Directions: Transcribe the entries below without alteration.

Dataset excerpts:
------------------------

`src/rtl/parity_tx_pkg.sv`:
```
// Shared types and framing constants for the parity serial transmitter.
// The state enum is shared so the bench can reason about the same encoding.
package parity_tx_pkg;

    typedef enum logic [2:0] {
        IDLE   = 3'd0,
        START  = 3'd1,
        DATA   = 3'd2,
        PARITY = 3'd3,
        STOP   = 3'd4
    } tx_state_t;

    localparam int   FRAME_BITS = 11;
    localparam int   DATA_BITS  = 8;
    localparam logic IDLE_LEVEL = 1'b1;

endpackage

```
`src/rtl/parity_frame_tx_if.sv`:
```
// Byte handshake between the producer and the serial transmitter.
// The producer holds tx_data/odd_sel/tx_valid until it sees tx_ready.
interface parity_frame_tx_if;
    import parity_tx_pkg::*;

    logic [DATA_BITS-1:0] tx_data;
    logic                 tx_valid;
    logic                 odd_sel;
    logic                 tx_ready;

    modport master (
        output tx_data,
        output tx_valid,
        output odd_sel,
        input  tx_ready
    );

    modport slave (
        input  tx_data,
        input  tx_valid,
        input  odd_sel,
        output tx_ready
    );

endinterface

```
`src/rtl/parity8_gen.sv`:
```
// Combinational 8-bit parity generator producing both even and odd parity.
module parity8_gen
    import parity_tx_pkg::*;
(
    input  logic [DATA_BITS-1:0] data,
    output logic                 even_par,
    output logic                 odd_par
);

    assign even_par = ^data;
    assign odd_par  = ~even_par;

endmodule

```
`src/rtl/parity_frame_tx.sv`:
```
// Serial frame transmitter: start, 8 data bits LSB first, parity, stop.
// tx_out is registered from the next-state decode so it lines up with the state register.
module parity_frame_tx
    import parity_tx_pkg::*;
#(
    parameter int CLKS_PER_BIT = 16,
    parameter int CNT_W        = 16
) (
    input  logic               clk,
    input  logic               rst_n,
    parity_frame_tx_if.slave   bus,
    output logic               tx_out,
    output logic               busy,
    output logic               par_bit,
    output logic               done
);

    localparam logic [CNT_W-1:0] LAST_CNT = CNT_W'(CLKS_PER_BIT - 1);
    localparam logic [2:0]       LAST_BIT = 3'(DATA_BITS - 1);

    tx_state_t            state_q, state_n;
    logic [CNT_W-1:0]     cnt_q, cnt_n;
    logic [2:0]           bit_cnt_q, bit_cnt_n;
    logic [DATA_BITS-1:0] shreg_q, shreg_n;
    logic                 par_q, par_n;
    logic                 tx_out_q, tx_out_n;
    logic                 period_end;
    logic                 accept;
    logic                 even_par, odd_par;

    parity8_gen u_parity (
        .data     (bus.tx_data),
        .even_par (even_par),
        .odd_par  (odd_par)
    );

    assign period_end   = (cnt_q == LAST_CNT);
    assign accept       = (state_q == IDLE) && bus.tx_valid;
    assign bus.tx_ready = (state_q == IDLE);
    assign busy         = (state_q != IDLE);
    assign done         = (state_q == STOP) && period_end;
    assign tx_out       = tx_out_q;
    assign par_bit      = par_q;

    always_comb begin
        state_n   = state_q;
        cnt_n     = cnt_q;
        bit_cnt_n = bit_cnt_q;
        shreg_n   = shreg_q;
        par_n     = par_q;

        // Bit-period counter free-runs in every active state and wraps at each boundary.
        if (state_q != IDLE) begin
            cnt_n = period_end ? '0 : cnt_q + CNT_W'(1);
        end

        case (state_q)
            IDLE: begin
                if (accept) begin
                    state_n = START;
                    cnt_n   = '0;
                    shreg_n = bus.tx_data;
                    par_n   = bus.odd_sel ? odd_par : even_par;
                end
            end
            START: begin
                if (period_end) begin
                    state_n   = DATA;
                    bit_cnt_n = '0;
                end
            end
            DATA: begin
                if (period_end) begin
                    shreg_n   = shreg_q >> 1;
                    bit_cnt_n = bit_cnt_q + 3'd1;
                    if (bit_cnt_q == LAST_BIT) begin
                        state_n = PARITY;
                    end
                end
            end
            PARITY: begin
                if (period_end) begin
                    state_n = STOP;
                end
            end
            STOP: begin
                if (period_end) begin
                    state_n = IDLE;
                end
            end
            default: begin
                state_n = IDLE;
                cnt_n   = '0;
            end
        endcase

        // Line level for the coming cycle, taken from the state being entered.
        case (state_n)
            START:   tx_out_n = 1'b0;
            DATA:    tx_out_n = shreg_n[0];
            PARITY:  tx_out_n = par_n;
            default: tx_out_n = IDLE_LEVEL;
        endcase
    end

    always_ff @(posedge clk or negedge rst_n) begin
        if (!rst_n) begin
            state_q   <= IDLE;
            cnt_q     <= '0;
            bit_cnt_q <= '0;
            par_q     <= 1'b0;
            tx_out_q  <= IDLE_LEVEL;
        end else begin
            state_q   <= state_n;
            cnt_q     <= cnt_n;
            bit_cnt_q <= bit_cnt_n;
            par_q     <= par_n;
            tx_out_q  <= tx_out_n;
        end
    end

    // Payload shift register carries no reset; it is always loaded before use.
    always_ff @(posedge clk) begin
        shreg_q <= shreg_n;
    end

endmodule

```
`src/flat_wrapper.sv`:
```
// flat-port wrapper written by rule: the top's interface ports become plain ports
module parity_frame_tx_flat import parity_tx_pkg::*;
#(
    parameter int CLKS_PER_BIT = 16,
    parameter int CNT_W        = 16
)
  (clk, rst_n, tx_out, busy, par_bit, done, bus_tx_data, bus_tx_valid, bus_odd_sel, bus_tx_ready);
  parity_frame_tx_if bus_i ();
  input  logic clk;
  input  logic rst_n;
  output logic tx_out;
  output logic busy;
  output logic par_bit;
  output logic done;
  input wire logic [$bits(bus_i.tx_data)-1:0] bus_tx_data;
  input wire logic [$bits(bus_i.tx_valid)-1:0] bus_tx_valid;
  input wire logic [$bits(bus_i.odd_sel)-1:0] bus_odd_sel;
  output wire logic [$bits(bus_i.tx_ready)-1:0] bus_tx_ready;
  assign bus_i.tx_data = bus_tx_data;
  assign bus_i.tx_valid = bus_tx_valid;
  assign bus_i.odd_sel = bus_odd_sel;
  assign bus_tx_ready = bus_i.tx_ready;
  parity_frame_tx #(.CLKS_PER_BIT(CLKS_PER_BIT), .CNT_W(CNT_W)) u_core (.clk(clk), .rst_n(rst_n), .bus(bus_i), .tx_out(tx_out), .busy(busy), .par_bit(par_bit), .done(done));
endmodule
```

------------------------

Final answer:
`src/rtl/parity_tx_pkg.sv`:
```
// Shared types and framing constants for the parity serial transmitter.
// The state enum is shared so the bench can reason about the same encoding.
package parity_tx_pkg;

    typedef enum logic [2:0] {
        IDLE   = 3'd0,
        START  = 3'd1,
        DATA   = 3'd2,
        PARITY = 3'd3,
        STOP   = 3'd4
    } tx_state_t;

    localparam int   FRAME_BITS = 11;
    localparam int   DATA_BITS  = 8;
    localparam logic IDLE_LEVEL = 1'b1;

endpackage

```
`src/rtl/parity_frame_tx_if.sv`:
```
// Byte handshake between the producer and the serial transmitter.
// The producer holds tx_data/odd_sel/tx_valid until it sees tx_ready.
interface parity_frame_tx_if;
    import parity_tx_pkg::*;

    logic [DATA_BITS-1:0] tx_data;
    logic                 tx_valid;
    logic                 odd_sel;
    logic                 tx_ready;

    modport master (
        output tx_data,
        output tx_valid,
        output odd_sel,
        input  tx_ready
    );

    modport slave (
        input  tx_data,
        input  tx_valid,
        input  odd_sel,
        output tx_ready
    );

endinterface

```
`src/rtl/parity8_gen.sv`:
```
// Combinational 8-bit parity generator producing both even and odd parity.
module parity8_gen
    import parity_tx_pkg::*;
(
    input  logic [DATA_BITS-1:0] data,
    output logic                 even_par,
    output logic                 odd_par
);

    assign even_par = ^data;
    assign odd_par  = ~even_par;

endmodule

```
`src/rtl/parity_frame_tx.sv`:
```
// Serial frame transmitter: start, 8 data bits LSB first, parity, stop.
// tx_out is registered from the next-state decode so it lines up with the state register.
module parity_frame_tx
    import parity_tx_pkg::*;
#(
    parameter int CLKS_PER_BIT = 16,
    parameter int CNT_W        = 16
) (
    input  logic               clk,
    input  logic               rst_n,
    parity_frame_tx_if.slave   bus,
    output logic               tx_out,
    output logic               busy,
    output logic               par_bit,
    output logic               done
);

    localparam logic [CNT_W-1:0] LAST_CNT = CNT_W'(CLKS_PER_BIT - 1);
    localparam logic [2:0]       LAST_BIT = 3'(DATA_BITS - 1);

    tx_state_t            state_q, state_n;
    logic [CNT_W-1:0]     cnt_q, cnt_n;
    logic [2:0]           bit_cnt_q, bit_cnt_n;
    logic [DATA_BITS-1:0] shreg_q, shreg_n;
    logic                 par_q, par_n;
    logic                 tx_out_q, tx_out_n;
    logic                 period_end;
    logic                 accept;
    logic                 even_par, odd_par;

    parity8_gen u_parity (
        .data     (bus.tx_data),
        .even_par (even_par),
        .odd_par  (odd_par)
    );

    assign period_end   = (cnt_q == LAST_CNT);
    assign accept       = (state_q == IDLE) && bus.tx_valid;
    assign bus.tx_ready = (state_q == IDLE);
    assign busy         = (state_q != IDLE);
    assign done         = (state_q == STOP) && period_end;
    assign tx_out       = tx_out_q;
    assign par_bit      = par_q;

    always_comb begin
        state_n   = state_q;
        cnt_n     = cnt_q;
        bit_cnt_n = bit_cnt_q;
        shreg_n   = shreg_q;
        par_n     = par_q;

        // Bit-period counter free-runs in every active state and wraps at each boundary.
        if (state_q != IDLE) begin
            cnt_n = period_end ? '0 : cnt_q + CNT_W'(1);
        end

        case (state_q)
            IDLE: begin
                if (accept) begin
                    state_n = START;
                    cnt_n   = '0;
                    shreg_n = bus.tx_data;
                    par_n   = bus.odd_sel ? odd_par : even_par;
                end
            end
            START: begin
                if (period_end) begin
                    state_n   = DATA;
                    bit_cnt_n = '0;
                end
            end
            DATA: begin
                if (period_end) begin
                    shreg_n   = shreg_q >> 1;
                    bit_cnt_n = bit_cnt_q + 3'd1;
                    if (bit_cnt_q == LAST_BIT) begin
                        state_n = PARITY;
                    end
                end
            end
            PARITY: begin
                if (period_end) begin
                    state_n = STOP;
                end
            end
            STOP: begin
                if (period_end) begin
                    state_n = IDLE;
                end
            end
            default: begin
                state_n = IDLE;
                cnt_n   = '0;
            end
        endcase

        // Line level for the coming cycle, taken from the state being entered.
        case (state_n)
            START:   tx_out_n = 1'b0;
            DATA:    tx_out_n = shreg_n[0];
            PARITY:  tx_out_n = par_n;
            default: tx_out_n = IDLE_LEVEL;
        endcase
    end

    always_ff @(posedge clk or negedge rst_n) begin
        if (!rst_n) begin
            state_q   <= IDLE;
            cnt_q     <= '0;
            bit_cnt_q <= '0;
            par_q     <= 1'b0;
            tx_out_q  <= IDLE_LEVEL;
        end else begin
            state_q   <= state_n;
            cnt_q     <= cnt_n;
            bit_cnt_q <= bit_cnt_n;
            par_q     <= par_n;
            tx_out_q  <= tx_out_n;
        end
    end

    // Payload shift register carries no reset; it is always loaded before use.
    always_ff @(posedge clk) begin
        shreg_q <= shreg_n;
    end

endmodule

```
`src/flat_wrapper.sv`:
```
// flat-port wrapper written by rule: the top's interface ports become plain ports
module parity_frame_tx_flat import parity_tx_pkg::*;
#(
    parameter int CLKS_PER_BIT = 16,
    parameter int CNT_W        = 16
)
  (clk, rst_n, tx_out, busy, par_bit, done, bus_tx_data, bus_tx_valid, bus_odd_sel, bus_tx_ready);
  parity_frame_tx_if bus_i ();
  input  logic clk;
  input  logic rst_n;
  output logic tx_out;
  output logic busy;
  output logic par_bit;
  output logic done;
  input wire logic [$bits(bus_i.tx_data)-1:0] bus_tx_data;
  input wire logic [$bits(bus_i.tx_valid)-1:0] bus_tx_valid;
  input wire logic [$bits(bus_i.odd_sel)-1:0] bus_odd_sel;
  output wire logic [$bits(bus_i.tx_ready)-1:0] bus_tx_ready;
  assign bus_i.tx_data = bus_tx_data;
  assign bus_i.tx_valid = bus_tx_valid;
  assign bus_i.odd_sel = bus_odd_sel;
  assign bus_tx_ready = bus_i.tx_ready;
  parity_frame_tx #(.CLKS_PER_BIT(CLKS_PER_BIT), .CNT_W(CNT_W)) u_core (.clk(clk), .rst_n(rst_n), .bus(bus_i), .tx_out(tx_out), .busy(busy), .par_bit(par_bit), .done(done));
endmodule
```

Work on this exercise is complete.